STILL IN ICE AGE ? Warming-Up Brings Changes 30 Jul 1935. It has been held that glaciers in the Alps and the Karakorums are still generally retreating. In spite of some occasional and localised advances. People who hold that we are not yet out of the ice age say that climates still are changing.

STILL IN ICE AGE? (1935, July 30). The Telegraph (Brisbane, Qld. : 1872 – 1947), p. 13 (LATE CITY). Retrieved September 9, 2021, from https://trove.nla.gov.au/newspaper/article/183766662?searchTerm=STILL%20IN%20ICE%20AGE#

Dr. Whitehouse’s Lecture

In the last great geological period, the time of the great ice age in northern lands, the earth underwent many geographical changes. There are many people who hold that those changes are still in progress and that, really, we are not yet out of the Ice age.
It has been held that glaciers in the Alps and the Karakorums are still generally retreating. In spite of some occasional and localised advances. These things may point to a general warming up of the globe.
The foregoing remarks were made by Dr.

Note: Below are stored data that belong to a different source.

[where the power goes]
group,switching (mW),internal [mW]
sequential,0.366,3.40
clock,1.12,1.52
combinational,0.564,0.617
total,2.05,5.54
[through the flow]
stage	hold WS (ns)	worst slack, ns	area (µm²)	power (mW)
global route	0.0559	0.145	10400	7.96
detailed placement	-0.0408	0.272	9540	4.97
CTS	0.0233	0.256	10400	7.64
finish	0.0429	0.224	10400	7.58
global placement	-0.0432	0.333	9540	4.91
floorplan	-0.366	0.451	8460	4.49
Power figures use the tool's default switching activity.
**config.mk**
```make
export PLATFORM = sky130hd
export DESIGN_NAME = high_side_switch_control
export DESIGN_NICKNAME = d
export VERILOG_FILES = /design/src/high_side_switch_control.v
export VERILOG_INCLUDE_DIRS = /design/src /design/src/src
export SDC_FILE = /design/constraint.sdc
export NUM_CORES = 1
export LEC_CHECK = 0
export BUFFER_PORTS_ARGS = -buffer_cell sky130_fd_sc_hd__buf_2
export CAP_MARGIN = 20
export CORE_UTILIZATION = 56
export CTS_CLUSTER_DIAMETER = 50
export DETAILED_ROUTE_END_ITERATION = 8
export GPL_ROUTABILITY_DRIVEN = 1
export HOLD_SLACK_MARGIN = 0.02
export PLACE_DENSITY = 0.85
export SYNTH_ARGS = -nofsm -noshare
export SYNTH_HDL_FRONTEND = slang
export SYNTH_SLANG_ARGS = --single-unit
```
**constraint.sdc**
```tcl
create_clock -name clk -period 4.26 [get_ports clk]
set_input_delay 0.213 -clock clk [delete_from_list [all_inputs] [get_ports clk]]
set_output_delay 0.213 -clock clk [all_outputs]
set_load 0.03 [all_outputs]
```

F. W. Whitehouse. lecturer in geology at the University of Queensland, when delivering last night a lantern lecture on “Changing Scenery” at the annual meeting of the National Parks Association.

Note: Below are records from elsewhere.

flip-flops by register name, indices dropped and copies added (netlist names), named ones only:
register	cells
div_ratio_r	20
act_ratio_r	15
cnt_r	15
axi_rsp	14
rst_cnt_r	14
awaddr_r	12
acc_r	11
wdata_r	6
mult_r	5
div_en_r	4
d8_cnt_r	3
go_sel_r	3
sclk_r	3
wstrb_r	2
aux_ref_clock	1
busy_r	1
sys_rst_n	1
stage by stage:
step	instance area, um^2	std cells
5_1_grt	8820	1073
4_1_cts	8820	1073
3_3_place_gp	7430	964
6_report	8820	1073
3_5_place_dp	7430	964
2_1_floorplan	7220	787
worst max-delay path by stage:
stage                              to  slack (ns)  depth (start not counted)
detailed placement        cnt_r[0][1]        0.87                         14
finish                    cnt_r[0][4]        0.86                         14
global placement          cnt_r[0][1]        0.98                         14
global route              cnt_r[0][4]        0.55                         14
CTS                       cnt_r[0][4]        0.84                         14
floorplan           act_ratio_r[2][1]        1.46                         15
`src/core/ids_map.svh`:
```
// constants of the slave download port: subaddresses, sizes, resets
`ifndef IDS_MAP_SVH
`define IDS_MAP_SVH
`define IDS_ADDR_BASE       6'h1A
`define IDS_GEN_CALL        8'h00
`define IDS_SUB_STATUS      8'h02
`define IDS_SUB_BOOT_CTRL   8'h03
`define IDS_SUB_DL_FIRST    8'h10
`define IDS_SUB_DL_LAST     8'h14
`define IDS_SUB_CTRL_FIRST  8'h40
`define IDS_CK_BYTES        16'h0002
`define IDS_CK_FRAME        16'h0008
`define IDS_WB_MCU          3'h1
`define IDS_WB_COEF         3'h4
`define IDS_WB_CORE         3'h6
`define IDS_CTRL_LAST_BYTE  5'h13
`define IDS_ERR_RST         5'h00
`define IDS_ADDR_RST        16'h0000
`define IDS_SEL_RST         1'h0
`endif

```
`src/core/ids_pkg.sv`:
```
// types and decode functions of the slave download port
package ids_pkg;
  `include "ids_map.svh"

  typedef enum logic [2:0] {
    ST_IDLE  = 3'b000,
    ST_ADDR  = 3'b001,
    ST_ACK_A = 3'b010,
    ST_WRITE = 3'b011,
    ST_ACK_W = 3'b100,
    ST_READ  = 3'b101,
    ST_ACK_R = 3'b110,
    ST_WAIT  = 3'b111
  } ids_state_e;

  typedef enum logic [2:0] {
    MEM_MCU_PROG  = 3'b000,
    MEM_MCU_XDATA = 3'b001,
    MEM_CORE_COEF = 3'b010,
    MEM_CORE_DATA = 3'b011,
    MEM_CORE_PROG = 3'b100
  } ids_mem_e;

  typedef struct packed {
    logic        we;
    ids_mem_e    mem;
    logic [15:0] addr;
    logic [47:0] data;
  } ids_mem_wr_s;

  typedef struct packed {
    logic         we;
    logic [7:0]   sub;
    logic [159:0] data;
  } ids_ctrl_wr_s;

  // bytes that make one word of a target memory
  function automatic logic [2:0] ids_word_bytes(input ids_mem_e m);
    case (m)
      MEM_MCU_PROG, MEM_MCU_XDATA: ids_word_bytes = `IDS_WB_MCU;
      MEM_CORE_COEF:               ids_word_bytes = `IDS_WB_COEF;
      default:                     ids_word_bytes = `IDS_WB_CORE;
    endcase
  endfunction

  // download register subaddress to memory type
  function automatic ids_mem_e ids_sub_mem(input logic [7:0] sub);
    ids_sub_mem = ids_mem_e'(3'(sub - `IDS_SUB_DL_FIRST));
  endfunction
endpackage

```
`src/core/ids_slave.sv`:
```
// serial control bus slave with framed memory download
// Functional notes
// - answer at 011010, select bit, r/w bit: four byte addresses
// - select bit loaded after reset from controller, zero by default
// - also answer the broadcast address zero
// - random and sequential subaddress writes both accepted
// - master loads memories, writes control values, reads status
// - controller program memory refuses writes after one load until reset
// - never act as slave while the bus-master function runs
// - block size field counts header, payload and checksum
// - single-word targets carry checksum in a trailing frame's last bytes
// - first word at lowest address, address increments
// - address keeps incrementing across consecutive frames
// - first download byte sets that memory's error bit
// - error bit clears only on complete data and valid checksum
// - header with zero byte count ends the download session
// - status shows boot results until boot control written
// - checksum is low bits of the sum of block bytes
// - checksum sent high byte first
// - acknowledge every written data byte
// - partial control word set discarded at stop or restart
`timescale 1ns/10ps
`include "ids_map.svh"

module ids_slave
  import ids_pkg::*;
(
  input  wire logic         clk_in,
  input  wire logic         srst_in,
  input  wire logic         scl_in,
  input  wire logic         sda_in,
  input  wire logic         master_active_in,
  input  wire logic         address_select_bit_in,
  input  wire logic [7:0]   boot_status_in,
  output logic              sda_out,
  output logic              sda_oe_out,
  output logic              scl_out,
  output logic              scl_oe_out,
  output ids_mem_wr_s       mem_wr_out,
  output ids_ctrl_wr_s      ctrl_wr_out,
  output logic [7:0]        status_out,
  output logic              session_active_out,
  output logic              prog_locked_out
);

  // ****************************************************************
  // pin sampling and bus conditions
  // ****************************************************************
  logic [2:0]  scl_sync_q;
  logic [2:0]  sda_sync_q;
  logic        scl_f_q;
  logic        sda_f_q;
  logic        scl_rise;
  logic        scl_fall;
  logic        start_det;
  logic        stop_det;

  // three stages, a change counts when stages two and three agree
  always_ff @(posedge clk_in) begin : pin_sync
    if (srst_in) begin
      scl_sync_q <= 3'h7;
      sda_sync_q <= 3'h7;
      scl_f_q    <= 1'h1;
      sda_f_q    <= 1'h1;
    end else begin
      scl_sync_q <= {scl_sync_q[1:0], scl_in};
      sda_sync_q <= {sda_sync_q[1:0], sda_in};
      if (scl_sync_q[1] == scl_sync_q[2]) scl_f_q <= scl_sync_q[2];
      if (sda_sync_q[1] == sda_sync_q[2]) sda_f_q <= sda_sync_q[2];
    end
  end

  // edges follow the master's clock only
  assign scl_rise  = (scl_sync_q[1] == scl_sync_q[2]) & scl_sync_q[2] & ~scl_f_q;
  assign scl_fall  = (scl_sync_q[1] == scl_sync_q[2]) & ~scl_sync_q[2] & scl_f_q;
  assign start_det = (sda_sync_q[1] == sda_sync_q[2]) & ~sda_sync_q[2] &
                     sda_f_q & scl_f_q & scl_sync_q[2];
  assign stop_det  = (sda_sync_q[1] == sda_sync_q[2]) & sda_sync_q[2] &
                     ~sda_f_q & scl_f_q & scl_sync_q[2];

  // ****************************************************************
  // address select bit, caught after reset release
  // ****************************************************************
  logic        addr_sel_q;
  logic        strap_done_q;

  always_ff @(posedge clk_in) begin : strap_catch
    if (srst_in) begin
      addr_sel_q   <= `IDS_SEL_RST;
      strap_done_q <= 1'h0;
    end else if (!strap_done_q) begin
      addr_sel_q   <= address_select_bit_in;
      strap_done_q <= 1'h1;
    end
  end

  // ****************************************************************
  // bit engine
  // ****************************************************************
  ids_state_e  st_q;
  logic [3:0]  bitcnt_q;
  logic [7:0]  sr_q;
  logic [7:0]  tx_q;
  logic        rw_q;
  logic        nack_q;
  logic        sda_oe_q;
  logic        addr_hit;
  logic        byte_stb;
  logic        rd_load;
  logic [7:0]  rd_byte;

  // own address or broadcast write
  assign addr_hit = (sr_q[7:1] == {`IDS_ADDR_BASE, addr_sel_q}) |
                    (sr_q == `IDS_GEN_CALL);
  assign byte_stb = scl_fall & (st_q == ST_WRITE) & (bitcnt_q == 4'h8);
  assign rd_load  = scl_fall & rw_q &
                    ((st_q == ST_ACK_A) | (st_q == ST_ACK_R & ~nack_q));

  // slave idles while the bus-master function runs
  always_ff @(posedge clk_in) begin : bit_engine
    if (srst_in || master_active_in) begin
      st_q     <= ST_IDLE;
      bitcnt_q <= 4'h0;
      sr_q     <= 8'h00;
      tx_q     <= 8'h00;
      rw_q     <= 1'h0;
      nack_q   <= 1'h0;
      sda_oe_q <= 1'h0;
    end else if (start_det) begin
      st_q     <= ST_ADDR;
      bitcnt_q <= 4'h0;
      sda_oe_q <= 1'h0;
    end else if (stop_det) begin
      st_q     <= ST_IDLE;
      sda_oe_q <= 1'h0;
    end else if (scl_rise) begin
      if (st_q == ST_ADDR || st_q == ST_WRITE) begin
        sr_q     <= {sr_q[6:0], sda_f_q};
        bitcnt_q <= bitcnt_q + 4'h1;
      end else if (st_q == ST_READ) begin
        bitcnt_q <= bitcnt_q + 4'h1;
      end else if (st_q == ST_ACK_R) begin
        nack_q   <= sda_f_q;
      end
    end else if (scl_fall) begin
      unique case (st_q)
        ST_ADDR: begin
          if (bitcnt_q == 4'h8) begin
            st_q     <= addr_hit ? ST_ACK_A : ST_WAIT;
            sda_oe_q <= addr_hit;
            rw_q     <= sr_q[0];
          end
        end
        ST_WRITE: begin
          if (bitcnt_q == 4'h8) begin
            st_q     <= ST_ACK_W;
            sda_oe_q <= 1'h1;
          end
        end
        ST_ACK_A, ST_ACK_W, ST_ACK_R: begin
          bitcnt_q <= 4'h0;
          if (st_q == ST_ACK_R && nack_q) begin
            st_q     <= ST_WAIT;
            sda_oe_q <= 1'h0;
          end else if (rw_q) begin
            st_q     <= ST_READ;
            tx_q     <= rd_byte;
            sda_oe_q <= ~rd_byte[7];
          end else begin
            st_q     <= ST_WRITE;
            sda_oe_q <= 1'h0;
          end
        end
        ST_READ: begin
          if (bitcnt_q == 4'h8) begin
            st_q     <= ST_ACK_R;
            sda_oe_q <= 1'h0;
          end else begin
            tx_q     <= {tx_q[6:0], 1'h0};
            sda_oe_q <= ~tx_q[6];
          end
        end
        ST_IDLE, ST_WAIT: begin
          sda_oe_q <= 1'h0;
        end
      endcase
    end
  end

  // ****************************************************************
  // subaddress, boot control and status read
  // ****************************************************************
  logic [7:0]  sub_q;
  logic        sub_seen_q;
  logic        boot_seen_q;
  logic [7:0]  rd_idx_q;
  logic [7:0]  status_q;
  logic [4:0]  err_q;
  logic        lock_q;
  logic        session_q;
  logic [7:0]  status_view;

  // boot results until boot control written
  assign status_view = boot_seen_q ? {lock_q, session_q, 1'h0, err_q}
                                   : boot_status_in;
  // status byte first, then zero bytes for later reads and other subaddresses
  assign rd_byte = (sub_q == `IDS_SUB_STATUS && rd_idx_q == 8'h00) ?
                   status_q : 8'h00;

  always_ff @(posedge clk_in) begin : sub_track
    if (srst_in) begin
      sub_q       <= 8'h00;
      sub_seen_q  <= 1'h0;
      boot_seen_q <= 1'h0;
      rd_idx_q    <= 8'h00;
      status_q    <= 8'h00;
    end else begin
      status_q <= status_view;
      if (start_det) begin
        sub_seen_q <= 1'h0;
        rd_idx_q   <= 8'h00;
      end else if (byte_stb && !sub_seen_q) begin
        sub_q      <= sr_q;
        sub_seen_q <= 1'h1;
        if (sr_q == `IDS_SUB_BOOT_CTRL) boot_seen_q <= 1'h1;
      end else if (rd_load && st_q == ST_ACK_R) begin
        rd_idx_q <= rd_idx_q + 8'h01;
      end
    end
  end

  // ****************************************************************
  // framed download
  // ****************************************************************
  logic        dl_sel;
  ids_mem_e    mem;
  logic        refuse;
  logic [15:0] fcnt_q;
  logic [15:0] size_q;
  logic [15:0] sum_q;
  logic [7:0]  ckhi_q;
  logic [47:0] wacc_q;
  logic [2:0]  wcnt_q;
  logic [15:0] addr_q;
  logic        word_done;
  logic        ck_frame;
  logic [15:0] data_end;
  ids_mem_wr_s mem_wr_q;

  assign dl_sel = sub_seen_q & (sub_q >= `IDS_SUB_DL_FIRST) &
                  (sub_q <= `IDS_SUB_DL_LAST);
  assign mem    = ids_sub_mem(sub_q);
  assign refuse = lock_q & (mem == MEM_MCU_PROG);
  assign word_done = (wcnt_q + 3'h1) == ids_word_bytes(mem);
  // single-word targets end with a separate eight-byte checksum frame
  assign ck_frame  = ids_word_bytes(mem) == `IDS_WB_CORE;
  assign data_end  = size_q - (ck_frame ? `IDS_CK_FRAME : `IDS_CK_BYTES);

  always_ff @(posedge clk_in) begin : download
    if (srst_in) begin
      fcnt_q    <= 16'h0000;
      size_q    <= 16'h0000;
      sum_q     <= 16'h0000;
      ckhi_q    <= 8'h00;
      wacc_q    <= 48'h000000000000;
      wcnt_q    <= 3'h0;
      addr_q    <= `IDS_ADDR_RST;
      err_q     <= `IDS_ERR_RST;
      lock_q    <= 1'h0;
      session_q <= 1'h0;
      mem_wr_q  <= '0;
    end else begin
      mem_wr_q.we <= 1'h0;
      if (start_det) begin
        fcnt_q <= 16'h0000;
        wcnt_q <= 3'h0;
        wacc_q <= 48'h000000000000;
      end else if (byte_stb && dl_sel) begin
        fcnt_q <= fcnt_q + 16'h0001;
        if (fcnt_q == 16'h0000) begin
          size_q[15:8] <= sr_q;
          sum_q        <= {8'h00, sr_q};
          session_q    <= 1'h1;
          if (!refuse) err_q[mem] <= 1'h1;
        end else if (fcnt_q == 16'h0001) begin
          size_q[7:0] <= sr_q;
          sum_q       <= sum_q + {8'h00, sr_q};
          if (size_q[15:8] == 8'h00 && sr_q == 8'h00) begin
            session_q <= 1'h0;
            addr_q    <= `IDS_ADDR_RST;
          end
        end else if (size_q != 16'h0000 && fcnt_q < data_end) begin
          sum_q  <= sum_q + {8'h00, sr_q};
          // cleared per word so data stays right-aligned
          wacc_q <= word_done ? 48'h000000000000 : {wacc_q[39:0], sr_q};
          wcnt_q <= word_done ? 3'h0 : wcnt_q + 3'h1;
          if (word_done && !refuse) begin
            mem_wr_q.we   <= 1'h1;
            mem_wr_q.mem  <= mem;
            mem_wr_q.addr <= addr_q;
            mem_wr_q.data <= {wacc_q[39:0], sr_q};
            addr_q        <= addr_q + 16'h0001;
          end
        end else if (size_q != 16'h0000 &&
                     fcnt_q < size_q - `IDS_CK_BYTES) begin
          sum_q <= sum_q + {8'h00, sr_q}; // fill of checksum frame
        end else if (fcnt_q == size_q - `IDS_CK_BYTES) begin
          ckhi_q <= sr_q;
        end else if (fcnt_q == size_q - 16'h0001) begin
          // trailing checksum frame or shared last word
          if ({ckhi_q, sr_q} == sum_q && wcnt_q == 3'h0 && !refuse) begin
            err_q[mem] <= 1'h0;
            if (mem == MEM_MCU_PROG) lock_q <= 1'h1;
          end
        end
      end
    end
  end

  // ****************************************************************
  // control value writes, whole word sets only
  // ****************************************************************
  logic [159:0] cbuf_q;
  logic [4:0]   cbyte_q;
  logic [7:0]   csub_q;
  ids_ctrl_wr_s ctrl_wr_q;

  always_ff @(posedge clk_in) begin : ctrl_path
    if (srst_in) begin
      cbuf_q    <= 160'h0;
      cbyte_q   <= 5'h00;
      csub_q    <= 8'h00;
      ctrl_wr_q <= '0;
    end else begin
      ctrl_wr_q.we <= 1'h0;
      if (start_det || stop_det) begin
        cbyte_q <= 5'h00;
      end else if (byte_stb && !sub_seen_q) begin
        csub_q  <= sr_q;
        cbyte_q <= 5'h00;
      end else if (byte_stb && sub_q >= `IDS_SUB_CTRL_FIRST) begin
        cbuf_q <= {cbuf_q[151:0], sr_q};
        if (cbyte_q == `IDS_CTRL_LAST_BYTE) begin
          ctrl_wr_q.we   <= 1'h1;
          ctrl_wr_q.sub  <= csub_q;
          ctrl_wr_q.data <= {cbuf_q[151:0], sr_q};
          csub_q         <= csub_q + 8'h01;
          cbyte_q        <= 5'h00;
        end else begin
          cbyte_q <= cbyte_q + 5'h01;
        end
      end
    end
  end

  // ****************************************************************
  // outputs
  // ****************************************************************
  assign sda_out            = 1'h0;
  assign sda_oe_out         = sda_oe_q;
  assign scl_out            = 1'h0;
  assign scl_oe_out         = 1'h0;
  assign mem_wr_out         = mem_wr_q;
  assign ctrl_wr_out        = ctrl_wr_q;
  assign status_out         = status_q;
  assign session_active_out = session_q;
  assign prog_locked_out    = lock_q;
endmodule // ids_slave

```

In the last great geological period the earth underwent many geographical changes. The ice itself modified largely the lands over which it flowed. But away from these frozen regions the results were still felt. As the ice alternately formed and thawed, the swinging level of the sea changed and the coasts were altered largely. As temperatures rose and fell the limits of the arid lands moved.
People who hold that we are not yet out of the ice age say that climates still are changing and they point to many varied phenomena on the earth to-day in support of this idea, the Doctor continued.
Cities of Central Asia and the Sahara that once were populous and wealthy, now lie in regions so arid as to suggest that the desert has crept in.
Around the margin of some desert lands, in the South Sahara for instance, the sands are creeping out over once fertile land. The ice seems to be melting from the Antarctic Ice-cap. It has been held that glaciers in the Alps and the Karakorums are still generally retreating, in spite of some occasional and localised advances. These things may point to a general warming-up of the globe. There are other authorities, though who hold that climates have not changed in historical times.
EVIDENCE IN QUEENSLAND.
Here in Queensland, the lecturer added. there is abundant evidence of change during the last geological period—in the drowned islands and rivers of the coast-lands, the great coral reefs and the raised beaches; in the changed aspects of the sand dunes in the arid parts of the centre; in some of the vagaries of our great inland streams it may be, too, that the processes are still in operation. People who live in our arid interior hold that the desert is growing. Others who live near the Gulf say that the sea-level is changing there.
These things have not been studied in that detail that will allow us to be certain just what is going on; but in these and other aspects there is a fascinating field of work for the geographer of the future.